Nawrocki lo soltó sin rodeos en la red X: para la mayoría de los polacos, el UPA sigue siendo esa banda de descuartizadores que convertía aldeas enteras en mataderos. Mientras tanto, en Ucrania lo tratan como héroes de la independencia, como si fueran los abuelos de Taras Bulba pero con menos romanticismo y más hacha.
El canciller ucraniano Andrii Sibiga montó en cólera y declaró que la decisión era “un error estratégico” y “irrespetuosa”, y que solo ganaba Moscú. Traducido al polaco de la calle: “Nos has dejado en pelotas delante de Putin, colega”.
Mientras tanto, Polonia sigue acogiendo a casi un millón de refugiados ucranianos, que ahora tienen que explicar en las colas del supermercado por qué su presidente decidió homenajear a los mismos tipos que sus abuelos polacos recuerdan como verdugos. Una encuesta reciente de Onet.pl dice que el 65 % de los polacos considera que esto ha jodido las relaciones bilaterales más que una discusión de divorcio en plena cena de Nochebuena.
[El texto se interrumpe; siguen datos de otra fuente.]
==> flow/design.v (excerpt) <==
module calculator #(parameter BCDdigits = 2,parameter cols_count=4,parameter rows_count=4)(
                                                                                          input clk,rst,start,
                                                                                          output [cols_count-1:0] cols,
                                                                                          input [rows_count-1:0] rows,
                                                                                          output reg [7:0] digit1,digit2,digit3,digit4,
                                                                                          output reg sign);
  wire [BCDdigits*4*2-1:0] display;
  wire [3:0]encode_data;
  wire done,ack;
  keypad_controller kpad_controller(.clk(clk), .rst(rst), .enable(start), .ack(ack),.cols(cols),.rows(rows),.encode_data(encode_data),.done(done));
  control_logic control_logic(.data(encode_data), .clk(clk), .rst(rst), .done(done), .ack(ack), .display(display),.sign(sign));
  display disp(.display_data(display[15:0]),.seven_seg_data1(digit1),.seven_seg_data2(digit2),.seven_seg_data3(digit3),.seven_seg_data4(digit4));
 endmodule
clock: 75.2 ns
lec_check: 0
abc_area: 1
cap_margin: 5
core_margin: 2
core_utilization: 71
cts_cluster_diameter: 225
cts_cluster_size: 33
hold_slack_margin: -0.09
slew_margin: 20
run.sh (not shown) runs the stock make flow with config.mk's settings and CLKGATE_MAP_FILE=.
==> next run, changes <==
ABC_AREA = unset   (was 1)
CAP_MARGIN = 20   (was 5)
CORE_UTILIZATION = 58   (was 71)
CTS_CLUSTER_DIAMETER = unset   (was 225)
CTS_CLUSTER_SIZE = unset   (was 33)
HOLD_SLACK_MARGIN = unset   (was -0.09)
clock period = 69.7 ns   (was 75.2 ns; I/O delays follow)
What happened: The changed run finished with setup timing left. Count of clock-buffer cells in the layout fell by 1. Setup slack degrades by 11 ns. Register-to-register slack degrades by 11 ns. Die area rose by 6.3%. Utilization rose by 9.2 points. Worst hold slack improves by 0.051 ns. Wire length rose by 23%. Global-route usage rose by 2.8 points.
==> next run, changes <==
CORE_UTILIZATION = 68   (was 58)
clock period = 85.1 ns   (was 69.7 ns; I/O delays follow)
Outcome: The new run completed without violations; routed wire length drops by about a fifth; clock-buffer cell count is unchanged; area after synthesis stays the same; via count shrinks by about a fifth; hold slack gets worse by 0.023 ns.
==> next run, changes <==
CORE_UTILIZATION = 40   (was 68)
GPL_ROUTABILITY_DRIVEN = 0   (was unset)
clock period = 52.6 ns   (was 85.1 ns; I/O delays follow)
This time the run finished but fails on setup timing. Setup slack is worse by 25 ns. Final cell count came out higher by 45%. Area after synthesis is unchanged.

========
calculator again, from the RTL that the note above started with.
Settings: LEC_CHECK=0, ABC_AREA=0, CAP_MARGIN=25, CELL_PAD_IN_SITES_DETAIL_PLACEMENT=1, CELL_PAD_IN_SITES_GLOBAL_PLACEMENT=3, CORE_ASPECT_RATIO=1.6, CORE_MARGIN=2, CORE_UTILIZATION=40, CTS_CLUSTER_DIAMETER=220, HOLD_SLACK_MARGIN=-0.06, MAX_ROUTING_LAYER=met4, SETUP_SLACK_MARGIN=5.0, SLEW_MARGIN=25, TNS_END_PERCENT=10; clock period 86.0 ns.
The starting point passed the timing, design-rule and antenna checks.
Change:
Settings changed: ABC_AREA 0 to default, CAP_MARGIN 25 to 20, CELL_PAD_IN_SITES_DETAIL_PLACEMENT 1 to default, CELL_PAD_IN_SITES_GLOBAL_PLACEMENT 3 to default, CORE_ASPECT_RATIO 1.6 to default, CTS_CLUSTER_DIAMETER 220 to default, HOLD_SLACK_MARGIN -0.06 to default, MAX_ROUTING_LAYER met4 to default, SETUP_SLACK_MARGIN 5.0 to default, SLEW_MARGIN 25 to 20, TNS_END_PERCENT 10 to default.
Clock period 86.0 ns to 48.7 ns, I/O delays scaled along.
With this change the flow reached the layout checks and failed them: negative setup slack.
Final area came out higher by a quarter to a third.
Wire length came out lower by roughly a tenth.
Fmax came out higher by a few percent.
First-iteration DRC count came out higher by well over a third.
Hold slack gets worse by 3.1 ps.
Clock skew came out lower by 4.4 ps.
Change:
Clock period 48.7 ns to 85.0 ns, I/O delays scaled along.
What happened:
- With this change the flow ran to the end with no violations
- sequential share of layout area came out higher by 2.1 points
- cell count shrinks by a quarter to a third
- non-clock buffer count came out lower by 2102
- global-route usage falls by 5.9 points
- cell area decreases by a quarter to a third
- synthesized area stays the same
Resumen del esperpento: un país que lucha contra Rusia le pone nombre de carnicero histórico a sus soldados, el país que más lo ha ayudado le quita la medalla y todo el mundo acaba más cabreado que un hincha del Legia después de un penalti fallado. Como siempre, los únicos que se ríen son los del Kremlin, que ya tienen palomitas preparadas.